Aluno? Conveniência.
Protegido? Sorte.
Pobre? Condição.
O quão relacionados estavam? Sua mente unia tudo em uma só palavra: fracasso.
— Oh… então você quer estar acima de mim?
— Exatamente… o homem sendo lobo do próprio homem. Mas aqui… eu serei o seu lobo… e também seu maior benfeitor. A mão que cuida… — levantou a palma aberta, como se oferecesse algo — e que mata! — fechou-a em punho com força.
— Que bizarro… — murmurou.
— O que?
— Minha própria energia me fazendo um contrato…
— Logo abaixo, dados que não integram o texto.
Source: an optimization exercise on an open RTL-to-GDS flow (aim: small area). Production flows keep margins and buffers that such runs may drop.
Only simulation tests tie the RTL to the original design; equivalence was not proved.

**design.v**
```verilog
package vsbc_pkg;
  localparam logic [1:0] REG_SPEED_LIMIT = 2'd0;
  localparam logic [1:0] REG_OFFSET_X    = 2'd1;
  localparam logic [1:0] REG_OFFSET_Y    = 2'd2;
  localparam logic [12:0] SPEED_LIMIT_RST = 13'd1229;
  localparam logic [4:0] LEFT_SHORT = 5'd7;
  localparam logic [4:0] LEFT_LONG  = 5'd19;
  function automatic logic [19:0] add20(input logic [19:0] a, input logic [19:0] b,
                                        input logic ci);
    logic c;
    c = ci;
    for (int i = 0; i < 20; i++) begin
      add20[i] = a[i] ^ b[i] ^ c;
      c        = (a[i] & b[i]) | (c & (a[i] ^ b[i]));
    end
  endfunction
  function automatic logic neg20(input logic [19:0] a, input logic [19:0] b,
                                 input logic ci);
    logic c;
    c = ci;
    for (int i = 0; i < 19; i++) begin
      c = (a[i] & b[i]) | (c & (a[i] | b[i]));
    end
    neg20 = a[19] ^ b[19] ^ ((a[19] & b[19]) | (c & (a[19] | b[19])));
  endfunction
  function automatic logic [14:0] mag27(input logic [12:0] lim);
    logic [2:0]  r;
    logic [11:0] q;
    logic [3:0]  r10;
    logic [4:0]  t;
    logic [19:0] q3, s1;
    r = 3'd0;
    for (int i = 11; i >= 0; i--) begin
      q[i] = (r > 3'd2) || (r == 3'd2 && lim[i+1]);
      case ({r, lim[i+1]})
        4'b0000: r = 3'd0; 4'b0001: r = 3'd1; 4'b0010: r = 3'd2; 4'b0011: r = 3'd3;
        4'b0100: r = 3'd4; 4'b0101: r = 3'd0; 4'b0110: r = 3'd1; 4'b0111: r = 3'd2;
        4'b1000: r = 3'd3; 4'b1001: r = 3'd4; default: r = 3'bxxx;
      endcase
    end
    r10 = {r, lim[0]};
    case (r10)
      4'd0: t = 5'd0;  4'd1: t = 5'd2;  4'd2: t = 5'd5;  4'd3: t = 5'd8;  4'd4: t = 5'd10;
      4'd5: t = 5'd13; 4'd6: t = 5'd16; 4'd7: t = 5'd18; 4'd8: t = 5'd21; 4'd9: t = 5'd24;
      default: t = 5'bxxxxx;
    endcase
    q3 = add20({7'd0, q, 1'b0}, {8'd0, q}, 1'b0);           
    s1 = add20(q3, {15'd0, t}, 1'b0);                       
    mag27 = 15'(add20({q3[16:0], 3'b000}, s1, 1'b0));       
  endfunction
  function automatic logic ge20(input logic [19:0] a, input logic [19:0] b, input logic ci);
    logic c;
    c = ci;
    for (int i = 0; i < 20; i++) begin
      c = (a[i] & ~b[i]) | (c & (a[i] | ~b[i]));
    end
    ge20 = c;
  endfunction
  function automatic logic [13:0] level_a(input logic [12:0] lim, input logic [15:0] off);
    logic        n, big, sel, sl, sc, s, ci;
    logic [15:0] e;
    logic [19:0] c5, u;
    logic [11:0] x;
    n   = off[15];
    e   = off ^ {16{n}};
    big = (|e[14:11]) || (n && (&e[10:0]));
    c5  = add20({7'd0, e[10:0], n, n}, {9'd0, e[10:0]}, n);
    sel = big || ge20(c5, {7'd0, lim}, n);
    sl  = lim[12] && (lim[11:0] != 12'd0);
    sc  = c5[12] && ((c5[11:0] != 12'd0) || n);
    if (sel) begin
      x  = lim[11:0];
      s  = sl;
      ci = !sl;
      level_a[13] = lim == 13'd0;
    end else begin
      x  = c5[11:0];
      s  = sc;
      ci = !(sc ^ n);
      level_a[13] = !n && (e[10:0] == 11'd0);
    end
    u = add20({8'd0, x ^ {12{!s}}}, 20'd0, ci);
    level_a[12]   = s;
    level_a[11:0] = u[11:0];
  endfunction
  function automatic logic [24:0] mul(input logic [12:0] a, input logic [11:0] b);
    logic [24:0] s, c, pp, ns, nc;
    logic        cy;
    s = 25'(a & {13{b[0]}});
    c = '0;
    for (int j = 1; j < 12; j++) begin
      pp = 25'(a & {13{b[j]}}) << j;
      for (int i = 0; i < 25; i++) begin
        ns[i] = s[i] ^ c[i] ^ pp[i];
        nc[i] = (s[i] & c[i]) | (pp[i] & (s[i] ^ c[i]));
      end
      s = ns;
      c = nc << 1;
    end
    cy = 1'b0;
    for (int i = 0; i < 25; i++) begin
      mul[i] = s[i] ^ c[i] ^ cy;
      cy     = (s[i] & c[i]) | (cy & (s[i] ^ c[i]));
    end
  endfunction
  function automatic logic [14:0] level_b(input logic [12:0] lim, input logic [13:0] zsu);
    logic [24:0] p;
    p = mul(lim, zsu[11:0]);
    level_b[14]   = zsu[12];
    level_b[13:0] = zsu[13] ? {lim, 1'b0} : p[24:11];
  endfunction
endpackage
module vsbc_cfg (
  input  logic               clk_i,
  input  logic               rst_ni,
  input  logic               psel,
  input  logic               penable,
  input  logic               pwrite,
  input  logic [3:0]         paddr,
  input  logic [31:0]        pwdata,
  output logic [31:0]        prdata,
  output logic               pready,
  output logic [12:0]        limit_o,
  output logic signed [15:0] off_x_o,
  output logic signed [15:0] off_y_o,
  output logic [14:0]        mag27_o,
  output logic [14:0]        lvl_x_o,   
  output logic [14:0]        lvl_y_o
);
  localparam logic [14:0] LVL_RST = {1'b0, 14'd2458};
  logic        [12:0] limit_q;
  logic signed [15:0] offx_q, offy_q;
  logic        [14:0] mag27_q;
  logic        [14:0] lvlx_q, lvly_q, pend_q;
  logic        [13:0] zsu_q;     
  logic        [1:0]  acc_q;     
  logic        [1:0]  wrote_q;   
  logic               wr_en, setup_wr;
  logic        [12:0] lim_a, lim_b;
  logic        [15:0] off_a;
  logic        [14:0] lvl;
  assign pready   = 1'b1;
  assign wr_en    = psel & penable & pwrite;
  assign setup_wr = psel & !penable & pwrite;
  always_ff @(posedge clk_i or negedge rst_ni) begin
    if (!rst_ni) begin
      limit_q <= vsbc_pkg::SPEED_LIMIT_RST;
      offx_q  <= '0;
      offy_q  <= '0;
    end else if (wr_en) begin
      case (paddr[3:2])
        vsbc_pkg::REG_SPEED_LIMIT: limit_q <= pwdata[12:0];
        vsbc_pkg::REG_OFFSET_X:    offx_q  <= pwdata[15:0];
        vsbc_pkg::REG_OFFSET_Y:    offy_q  <= pwdata[15:0];
        default: ;
      endcase
    end
  end
  always_comb begin
    case (paddr[3:2])
      vsbc_pkg::REG_SPEED_LIMIT: prdata = {19'd0, limit_q};
      vsbc_pkg::REG_OFFSET_X:    prdata = {{16{offx_q[15]}}, offx_q};
      vsbc_pkg::REG_OFFSET_Y:    prdata = {{16{offy_q[15]}}, offy_q};
      default:                   prdata = '0;
    endcase
  end
  always_ff @(posedge clk_i or negedge rst_ni) begin
    if (!rst_ni) begin
      acc_q   <= 2'd0;
      wrote_q <= 2'd0;
    end else begin
      acc_q   <= setup_wr ? paddr[3:2] + 2'd1 : 2'd0;
      wrote_q <= wr_en ? paddr[3:2] + 2'd1 : 2'd0;
    end
  end
  always_ff @(posedge clk_i) begin
    mag27_q <= vsbc_pkg::mag27(limit_q);
  end
  always_comb begin
    if (psel && pwrite && paddr[3:2] == vsbc_pkg::REG_SPEED_LIMIT) begin
      lim_a = pwdata[12:0];
    end else begin
      lim_a = limit_q;
    end
    if (acc_q == 2'd1) begin
      off_a = offx_q;
    end else if (acc_q[1]) begin
      off_a = pwdata[15:0];
    end else begin
      off_a = offy_q;
    end
  end
  assign lim_b = (acc_q == 2'd1) ? pwdata[12:0] : limit_q;
  assign lvl   = vsbc_pkg::level_b(lim_b, zsu_q);
  always_ff @(posedge clk_i) begin
    zsu_q  <= vsbc_pkg::level_a(lim_a, off_a);
    pend_q <= lvl;
  end
  always_ff @(posedge clk_i or negedge rst_ni) begin
    if (!rst_ni) begin
      lvlx_q <= LVL_RST;
      lvly_q <= LVL_RST;
    end else begin
      if (wrote_q == 2'd1 || wrote_q == 2'd2) begin
        lvlx_q <= lvl;
      end
      if (wrote_q == 2'd1) begin
        lvly_q <= pend_q;
      end else if (wrote_q == 2'd3) begin
        lvly_q <= lvl;
      end
    end
  end
  assign limit_o = limit_q;
  assign off_x_o = offx_q;
  assign off_y_o = offy_q;
  assign mag27_o = mag27_q;
  assign lvl_x_o = lvlx_q;
  assign lvl_y_o = lvly_q;
endmodule
module vsbc_axis (
  input  logic               clk_i,
  input  logic               rst_ni,
  input  logic               adv_i,
  input  logic               comp_i,
  input  logic signed [15:0] cmd_i,
  input  logic        [12:0] limit_i,
  input  logic        [15:0] nlim2_i,   
  input  logic        [19:0] lim6m_i,   
  input  logic signed [15:0] off_i,
  input  logic        [14:0] mag27_i,
  input  logic        [14:0] lvl_i,     
  output logic signed [15:0] out_o,
  output logic               boost_o
);
  logic signed [15:0] prev_q;
  logic               on_q;
  logic        [4:0]  left_q;
  logic        [19:0] diff, f4, lim4, nmag;
  logic        [13:0] e;
  logic               n;
  logic        [16:0] sum;
  logic               big, hit, short_jump, up, same_sign, at_2lim, start, cont, pos;
  logic        [14:0] mag;
  logic        [15:0] lim2, new_level, sat_sum, next_prev;
  always_comb begin
    diff = vsbc_pkg::add20({{4{cmd_i[15]}}, cmd_i}, ~{{4{prev_q[15]}}, prev_q}, 1'b1);
    n    = diff[16];
    big  = (diff[16:14] != 3'b000) && (diff[16:14] != 3'b111);
    e    = diff[13:0] ^ {14{n}};
    f4   = vsbc_pkg::add20({4'd0, e, n, n}, {6'd0, e}, n);
    lim4 = {5'd0, limit_i, 2'b00};
    up   = !n && (diff[16:0] != 17'd0);
    hit        = big || !vsbc_pkg::neg20(f4, ~lim4, n);
    short_jump = !big && vsbc_pkg::neg20(f4, ~lim6m_i, n);
    lim2    = {2'b0, limit_i, 1'b0};
    at_2lim = prev_q == (prev_q[15] ? nlim2_i : lim2);
    start   = !on_q && !at_2lim && hit;
    cont    = on_q && (left_q != 5'd0);
    same_sign = ((cmd_i > 0) && (off_i > 0)) || ((cmd_i < 0) && (off_i < 0));
    mag  = same_sign ? mag27_i : {1'b0, lvl_i[13:0]};
    pos  = same_sign ? up : (up ^ lvl_i[14]);
    nmag = vsbc_pkg::add20(~{5'd0, mag}, 20'd0, 1'b1);
    if (short_jump) begin
      new_level = up ? lim2 : nlim2_i;
    end else begin
      new_level = pos ? {1'b0, mag} : nmag[15:0];
    end
    sum     = vsbc_pkg::add20({{4{cmd_i[15]}}, cmd_i},
                              comp_i ? {{4{off_i[15]}}, off_i} : 20'd0, 1'b0);
    sat_sum = (sum[16] != sum[15]) ? (sum[16] ? 16'h8000 : 16'h7fff) : sum[15:0];
    next_prev = start ? new_level : sat_sum;
  end
  always_ff @(posedge clk_i or negedge rst_ni) begin
    if (!rst_ni) begin
      prev_q <= '0;
      on_q   <= 1'b0;
    end else if (adv_i) begin
      on_q <= start || cont;
      if (!cont) begin
        prev_q <= next_prev;
      end
    end
  end
  always_ff @(posedge clk_i) begin
    if (adv_i) begin
      left_q <= start ? (short_jump ? vsbc_pkg::LEFT_SHORT : vsbc_pkg::LEFT_LONG) : left_q - 5'd1;
    end
  end
  assign out_o   = prev_q;
  assign boost_o = on_q;
endmodule
module velocity_step_boost_compensator_unit #(
  parameter int FRAC_BITS = 12
) (
  input  logic               clk_i,
  input  logic               rst_ni,
  input  logic               psel,
  input  logic               penable,
  input  logic               pwrite,
  input  logic [3:0]         paddr,
  input  logic [31:0]        pwdata,
  output logic [31:0]        prdata,
  output logic               pready,
  input  logic               in_valid_i,
  output logic               in_stall_o,
  input  logic signed [15:0] vel_x_i,
  input  logic signed [15:0] vel_y_i,
  output logic               out_valid_o,
  input  logic               out_stall_i,
  output logic signed [15:0] shaped_x_o,
  output logic signed [15:0] shaped_y_o,
  output logic               boosting_x_o,
  output logic               boosting_y_o
);
  logic        [12:0] limit;
  logic signed [15:0] off_x, off_y;
  logic        [14:0] mag27;
  logic        [14:0] lvl_x, lvl_y;
  logic        [15:0] nlim2;
  logic        [19:0] lim6m;
  logic               in_vld_q, out_vld_q;
  logic signed [15:0] vel_x_q, vel_y_q;
  logic        [2:0]  phase_q;
  logic               adv, take_in, comp;
  vsbc_cfg u_cfg (
    .clk_i   (clk_i),
    .rst_ni  (rst_ni),
    .psel    (psel),
    .penable (penable),
    .pwrite  (pwrite),
    .paddr   (paddr),
    .pwdata  (pwdata),
    .prdata  (prdata),
    .pready  (pready),
    .limit_o (limit),
    .off_x_o (off_x),
    .off_y_o (off_y),
    .mag27_o (mag27),
    .lvl_x_o (lvl_x),
    .lvl_y_o (lvl_y)
  );
  assign nlim2  = vsbc_pkg::add20(~{6'd0, limit, 1'b0}, 20'd0, 1'b1);
  assign lim6m  = vsbc_pkg::add20({4'd0, limit, 3'b0}, ~{6'd0, limit, 1'b0}, 1'b0);
  assign adv        = in_vld_q && (!out_vld_q || !out_stall_i);
  assign in_stall_o = in_vld_q && !adv;
  assign take_in    = in_valid_i && !in_stall_o;
  assign comp = phase_q[2] && (phase_q[1] || phase_q[0]);
  always_ff @(posedge clk_i or negedge rst_ni) begin
    if (!rst_ni) begin
      in_vld_q  <= 1'b0;
      out_vld_q <= 1'b0;
      phase_q   <= '0;
    end else begin
      if (take_in) begin
        in_vld_q <= 1'b1;
      end else if (adv) begin
        in_vld_q <= 1'b0;
      end
      if (adv) begin
        out_vld_q <= 1'b1;
        phase_q   <= (phase_q[2] && phase_q[1]) ? 3'd0 : phase_q + 3'd1;
      end else if (!out_stall_i) begin
        out_vld_q <= 1'b0;
      end
    end
  end
  always_ff @(posedge clk_i) begin
    if (take_in) begin
      vel_x_q <= vel_x_i;
      vel_y_q <= vel_y_i;
    end
  end
  vsbc_axis u_axis_x (
    .clk_i   (clk_i),
    .rst_ni  (rst_ni),
    .adv_i   (adv),
    .comp_i  (comp),
    .cmd_i   (vel_x_q),
    .limit_i (limit),
    .nlim2_i (nlim2),
    .lim6m_i (lim6m),
    .off_i   (off_x),
    .mag27_i (mag27),
    .lvl_i   (lvl_x),
    .out_o   (shaped_x_o),
    .boost_o (boosting_x_o)
  );
  vsbc_axis u_axis_y (
    .clk_i   (clk_i),
    .rst_ni  (rst_ni),
    .adv_i   (adv),
    .comp_i  (comp),
    .cmd_i   (vel_y_q),
    .limit_i (limit),
    .nlim2_i (nlim2),
    .lim6m_i (lim6m),
    .off_i   (off_y),
    .mag27_i (mag27),
    .lvl_i   (lvl_y),
    .out_o   (shaped_y_o),
    .boost_o (boosting_y_o)
  );
  assign out_valid_o = out_vld_q;
endmodule
```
— É pegar ou largar! — Estalou os dedos; o som seco reverberou como um gatilho disparado — É o caminho mais fácil… Pense em um hack… na sua vida. Ao menos uma vez… tente se dar bem!
Abriu um meio-sorriso.
— Não é como se o mundo jogasse limpo com você… então por que você deveria jogar?
Aquele sabor… já o havia sentido antes, mesmo que agora estivesse nos lábios de “outro”.
Nesse instante — um segundo apenas — ele jogou a cabeça para trás, bateu, mas não gemeu de dor. Um sorriso surgiu em resposta.
— Agora entendi quem é você…
— An?
— Você é… a parte minha que quer se dar bem em cima dos outros. É… já senti você antes… tantas vezes… um troco errado, um celular esquecido em cima do balcão… — abriu bem os lábios e, num estalo, fechou-os — Eu nego!